Action item
Within the data beneath, some lines may hold the word "instances". Give the number of those lines and nothing else.

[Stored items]
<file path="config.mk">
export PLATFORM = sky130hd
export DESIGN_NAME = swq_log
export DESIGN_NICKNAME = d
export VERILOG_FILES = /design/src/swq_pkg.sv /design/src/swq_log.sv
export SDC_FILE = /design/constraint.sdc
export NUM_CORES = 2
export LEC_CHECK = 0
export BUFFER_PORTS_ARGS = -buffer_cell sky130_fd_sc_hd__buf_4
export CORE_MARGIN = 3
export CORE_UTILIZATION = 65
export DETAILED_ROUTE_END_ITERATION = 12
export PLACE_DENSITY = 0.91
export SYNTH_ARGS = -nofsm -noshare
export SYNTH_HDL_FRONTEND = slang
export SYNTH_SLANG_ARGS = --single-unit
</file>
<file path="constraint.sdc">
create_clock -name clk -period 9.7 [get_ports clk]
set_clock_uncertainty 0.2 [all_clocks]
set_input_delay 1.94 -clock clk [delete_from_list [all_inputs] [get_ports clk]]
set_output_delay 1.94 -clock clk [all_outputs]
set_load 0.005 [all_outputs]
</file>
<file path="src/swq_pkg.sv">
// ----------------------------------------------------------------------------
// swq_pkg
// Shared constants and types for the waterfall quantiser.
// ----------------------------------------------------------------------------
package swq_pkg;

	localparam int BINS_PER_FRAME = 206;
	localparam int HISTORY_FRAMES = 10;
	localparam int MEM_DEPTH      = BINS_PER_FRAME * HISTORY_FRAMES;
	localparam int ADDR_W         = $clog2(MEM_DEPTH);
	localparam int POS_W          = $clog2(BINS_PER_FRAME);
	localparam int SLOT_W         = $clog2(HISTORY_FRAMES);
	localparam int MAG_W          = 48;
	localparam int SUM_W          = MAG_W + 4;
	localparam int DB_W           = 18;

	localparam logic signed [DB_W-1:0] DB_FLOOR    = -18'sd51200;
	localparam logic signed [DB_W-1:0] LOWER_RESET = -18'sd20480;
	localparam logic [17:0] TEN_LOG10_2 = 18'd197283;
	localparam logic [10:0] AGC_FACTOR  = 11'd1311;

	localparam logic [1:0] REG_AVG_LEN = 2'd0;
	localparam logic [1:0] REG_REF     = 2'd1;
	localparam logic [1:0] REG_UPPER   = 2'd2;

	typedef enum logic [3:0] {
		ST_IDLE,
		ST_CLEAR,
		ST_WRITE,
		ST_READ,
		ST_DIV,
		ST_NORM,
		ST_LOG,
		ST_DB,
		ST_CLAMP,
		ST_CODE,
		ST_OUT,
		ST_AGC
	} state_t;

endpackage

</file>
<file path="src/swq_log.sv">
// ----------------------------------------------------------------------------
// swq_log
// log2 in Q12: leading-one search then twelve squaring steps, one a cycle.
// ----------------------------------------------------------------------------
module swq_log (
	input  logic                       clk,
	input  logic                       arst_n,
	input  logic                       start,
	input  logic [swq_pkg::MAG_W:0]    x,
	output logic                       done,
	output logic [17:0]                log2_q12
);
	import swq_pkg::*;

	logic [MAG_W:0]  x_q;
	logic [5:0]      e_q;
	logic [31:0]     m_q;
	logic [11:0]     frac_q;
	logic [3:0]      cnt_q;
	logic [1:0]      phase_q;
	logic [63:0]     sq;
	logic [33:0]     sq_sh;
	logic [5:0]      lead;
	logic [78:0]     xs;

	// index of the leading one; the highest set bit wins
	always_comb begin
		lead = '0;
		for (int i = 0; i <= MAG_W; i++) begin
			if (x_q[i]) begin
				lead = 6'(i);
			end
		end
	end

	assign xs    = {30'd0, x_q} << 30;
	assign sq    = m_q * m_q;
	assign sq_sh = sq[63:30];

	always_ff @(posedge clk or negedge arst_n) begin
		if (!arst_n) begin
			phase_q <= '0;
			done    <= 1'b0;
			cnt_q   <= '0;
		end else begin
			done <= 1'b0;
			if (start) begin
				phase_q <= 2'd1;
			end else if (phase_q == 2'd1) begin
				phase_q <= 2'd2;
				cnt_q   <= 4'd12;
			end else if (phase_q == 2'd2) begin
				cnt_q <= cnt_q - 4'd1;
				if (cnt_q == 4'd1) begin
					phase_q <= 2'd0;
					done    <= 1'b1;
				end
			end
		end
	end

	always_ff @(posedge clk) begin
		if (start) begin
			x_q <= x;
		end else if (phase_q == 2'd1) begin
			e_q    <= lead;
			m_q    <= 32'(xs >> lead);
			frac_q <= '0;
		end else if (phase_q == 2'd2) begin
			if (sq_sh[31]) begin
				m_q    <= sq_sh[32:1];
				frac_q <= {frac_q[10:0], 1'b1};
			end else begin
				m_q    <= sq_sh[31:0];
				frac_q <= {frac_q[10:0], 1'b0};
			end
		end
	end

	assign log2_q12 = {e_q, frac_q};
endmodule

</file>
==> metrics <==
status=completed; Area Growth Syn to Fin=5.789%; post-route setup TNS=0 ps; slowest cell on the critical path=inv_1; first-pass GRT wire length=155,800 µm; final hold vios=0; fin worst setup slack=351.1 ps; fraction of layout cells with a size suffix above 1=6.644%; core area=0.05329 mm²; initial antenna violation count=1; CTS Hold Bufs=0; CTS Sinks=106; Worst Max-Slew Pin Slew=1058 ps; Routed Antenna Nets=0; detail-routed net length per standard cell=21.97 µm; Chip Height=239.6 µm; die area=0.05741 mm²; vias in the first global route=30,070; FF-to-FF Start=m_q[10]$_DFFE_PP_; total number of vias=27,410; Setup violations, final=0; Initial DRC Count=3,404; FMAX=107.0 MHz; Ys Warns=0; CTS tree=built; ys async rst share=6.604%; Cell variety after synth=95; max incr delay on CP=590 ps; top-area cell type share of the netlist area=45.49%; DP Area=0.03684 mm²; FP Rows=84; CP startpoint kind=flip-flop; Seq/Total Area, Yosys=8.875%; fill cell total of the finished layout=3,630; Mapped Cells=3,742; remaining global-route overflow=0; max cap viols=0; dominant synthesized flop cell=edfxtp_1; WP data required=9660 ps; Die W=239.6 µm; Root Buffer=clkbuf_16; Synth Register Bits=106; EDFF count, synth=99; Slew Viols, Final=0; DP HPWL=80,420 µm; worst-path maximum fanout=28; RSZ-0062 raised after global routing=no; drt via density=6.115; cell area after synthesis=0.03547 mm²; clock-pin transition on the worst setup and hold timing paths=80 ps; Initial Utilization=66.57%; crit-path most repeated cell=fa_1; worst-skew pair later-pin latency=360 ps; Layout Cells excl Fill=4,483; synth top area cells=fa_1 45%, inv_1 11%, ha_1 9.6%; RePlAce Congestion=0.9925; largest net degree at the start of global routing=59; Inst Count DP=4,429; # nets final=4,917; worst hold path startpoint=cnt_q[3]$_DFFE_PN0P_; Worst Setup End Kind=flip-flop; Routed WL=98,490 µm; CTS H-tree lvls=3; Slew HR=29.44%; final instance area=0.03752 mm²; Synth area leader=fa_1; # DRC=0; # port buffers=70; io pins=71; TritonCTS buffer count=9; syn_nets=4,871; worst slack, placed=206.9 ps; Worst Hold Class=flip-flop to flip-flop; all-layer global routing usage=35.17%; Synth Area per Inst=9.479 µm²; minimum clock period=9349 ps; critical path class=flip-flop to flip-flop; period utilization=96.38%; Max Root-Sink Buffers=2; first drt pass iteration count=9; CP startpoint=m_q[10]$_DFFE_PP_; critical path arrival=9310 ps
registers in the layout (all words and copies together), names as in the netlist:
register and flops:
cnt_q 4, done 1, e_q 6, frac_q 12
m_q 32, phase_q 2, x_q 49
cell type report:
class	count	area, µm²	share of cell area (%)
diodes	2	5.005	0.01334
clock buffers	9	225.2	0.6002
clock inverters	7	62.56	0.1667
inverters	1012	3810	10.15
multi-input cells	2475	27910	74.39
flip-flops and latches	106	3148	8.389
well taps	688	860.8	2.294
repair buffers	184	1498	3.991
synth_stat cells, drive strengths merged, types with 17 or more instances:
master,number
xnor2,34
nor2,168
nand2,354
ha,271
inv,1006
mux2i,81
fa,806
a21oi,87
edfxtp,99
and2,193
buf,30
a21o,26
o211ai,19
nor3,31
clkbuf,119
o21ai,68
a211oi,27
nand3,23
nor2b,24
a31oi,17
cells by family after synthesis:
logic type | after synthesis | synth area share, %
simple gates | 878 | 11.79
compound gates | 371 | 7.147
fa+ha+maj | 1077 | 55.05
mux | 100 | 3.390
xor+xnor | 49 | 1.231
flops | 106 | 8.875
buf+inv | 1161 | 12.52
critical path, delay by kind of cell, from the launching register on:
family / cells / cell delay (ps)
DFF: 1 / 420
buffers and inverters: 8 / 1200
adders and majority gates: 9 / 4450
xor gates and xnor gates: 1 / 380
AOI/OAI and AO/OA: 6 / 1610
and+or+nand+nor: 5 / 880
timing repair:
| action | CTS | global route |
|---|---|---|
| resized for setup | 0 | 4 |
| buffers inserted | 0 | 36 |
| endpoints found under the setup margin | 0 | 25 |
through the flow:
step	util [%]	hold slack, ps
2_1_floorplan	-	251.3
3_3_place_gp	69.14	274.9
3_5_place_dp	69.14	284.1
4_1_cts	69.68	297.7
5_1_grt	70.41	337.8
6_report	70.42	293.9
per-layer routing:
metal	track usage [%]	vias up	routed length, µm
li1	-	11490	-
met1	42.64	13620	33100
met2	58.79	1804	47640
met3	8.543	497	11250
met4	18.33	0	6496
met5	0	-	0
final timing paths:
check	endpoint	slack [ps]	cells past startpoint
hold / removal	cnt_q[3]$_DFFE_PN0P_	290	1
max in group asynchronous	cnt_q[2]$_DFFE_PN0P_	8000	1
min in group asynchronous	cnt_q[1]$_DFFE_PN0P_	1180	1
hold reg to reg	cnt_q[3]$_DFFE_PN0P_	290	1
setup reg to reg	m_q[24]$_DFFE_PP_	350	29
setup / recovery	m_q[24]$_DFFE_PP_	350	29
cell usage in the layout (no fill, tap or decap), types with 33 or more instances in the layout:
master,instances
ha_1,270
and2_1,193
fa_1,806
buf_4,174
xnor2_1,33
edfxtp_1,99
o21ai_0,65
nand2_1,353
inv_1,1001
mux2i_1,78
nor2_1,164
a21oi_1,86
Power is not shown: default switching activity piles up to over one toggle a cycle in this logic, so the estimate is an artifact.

--

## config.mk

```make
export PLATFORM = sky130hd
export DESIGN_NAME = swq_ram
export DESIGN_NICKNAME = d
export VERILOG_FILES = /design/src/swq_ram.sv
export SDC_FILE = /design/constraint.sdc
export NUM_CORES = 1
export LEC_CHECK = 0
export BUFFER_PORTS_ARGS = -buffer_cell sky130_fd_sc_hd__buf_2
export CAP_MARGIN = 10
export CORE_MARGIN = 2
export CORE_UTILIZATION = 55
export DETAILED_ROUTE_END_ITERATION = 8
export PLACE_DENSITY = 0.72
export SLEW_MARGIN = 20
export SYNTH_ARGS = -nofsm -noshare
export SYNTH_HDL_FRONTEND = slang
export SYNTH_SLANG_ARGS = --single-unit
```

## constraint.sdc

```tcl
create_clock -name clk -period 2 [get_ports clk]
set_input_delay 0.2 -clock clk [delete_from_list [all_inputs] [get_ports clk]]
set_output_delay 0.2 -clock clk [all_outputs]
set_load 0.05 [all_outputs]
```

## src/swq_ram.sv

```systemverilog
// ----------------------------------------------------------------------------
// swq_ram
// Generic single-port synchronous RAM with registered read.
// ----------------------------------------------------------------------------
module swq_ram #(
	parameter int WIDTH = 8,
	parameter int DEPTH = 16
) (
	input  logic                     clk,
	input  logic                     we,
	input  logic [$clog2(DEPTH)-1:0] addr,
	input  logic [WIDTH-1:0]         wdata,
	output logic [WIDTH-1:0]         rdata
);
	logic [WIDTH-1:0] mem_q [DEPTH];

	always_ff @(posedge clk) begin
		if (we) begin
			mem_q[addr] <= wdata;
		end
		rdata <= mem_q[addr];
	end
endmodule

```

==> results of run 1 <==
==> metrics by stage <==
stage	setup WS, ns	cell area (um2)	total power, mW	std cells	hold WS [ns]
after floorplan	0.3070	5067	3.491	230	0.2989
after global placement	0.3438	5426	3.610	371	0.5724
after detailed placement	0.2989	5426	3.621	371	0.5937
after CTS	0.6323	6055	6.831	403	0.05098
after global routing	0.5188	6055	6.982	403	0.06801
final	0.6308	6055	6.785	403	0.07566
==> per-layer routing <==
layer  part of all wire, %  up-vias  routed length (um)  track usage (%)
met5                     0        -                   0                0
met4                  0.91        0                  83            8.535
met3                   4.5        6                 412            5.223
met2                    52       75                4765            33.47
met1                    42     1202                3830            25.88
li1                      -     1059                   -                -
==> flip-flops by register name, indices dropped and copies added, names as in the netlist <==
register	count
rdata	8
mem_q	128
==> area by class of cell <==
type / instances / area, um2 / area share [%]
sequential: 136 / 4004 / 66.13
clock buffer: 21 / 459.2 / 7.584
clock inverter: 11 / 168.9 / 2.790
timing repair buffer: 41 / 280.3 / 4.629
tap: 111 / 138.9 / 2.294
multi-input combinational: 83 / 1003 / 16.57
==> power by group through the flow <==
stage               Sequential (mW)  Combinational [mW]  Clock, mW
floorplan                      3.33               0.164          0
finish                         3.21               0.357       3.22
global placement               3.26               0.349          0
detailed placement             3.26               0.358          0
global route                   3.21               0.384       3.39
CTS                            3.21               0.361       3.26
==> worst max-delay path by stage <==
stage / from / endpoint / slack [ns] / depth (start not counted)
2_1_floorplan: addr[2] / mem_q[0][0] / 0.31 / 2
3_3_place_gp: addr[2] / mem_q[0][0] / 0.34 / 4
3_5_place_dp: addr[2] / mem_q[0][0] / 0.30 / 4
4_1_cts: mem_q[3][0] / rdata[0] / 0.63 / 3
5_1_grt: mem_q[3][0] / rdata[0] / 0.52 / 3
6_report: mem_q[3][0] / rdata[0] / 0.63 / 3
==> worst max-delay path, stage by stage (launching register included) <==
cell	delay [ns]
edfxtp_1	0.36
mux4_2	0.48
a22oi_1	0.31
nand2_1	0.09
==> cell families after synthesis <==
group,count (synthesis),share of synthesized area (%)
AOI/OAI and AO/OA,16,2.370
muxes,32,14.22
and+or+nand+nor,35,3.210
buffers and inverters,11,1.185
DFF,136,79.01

Expected output
4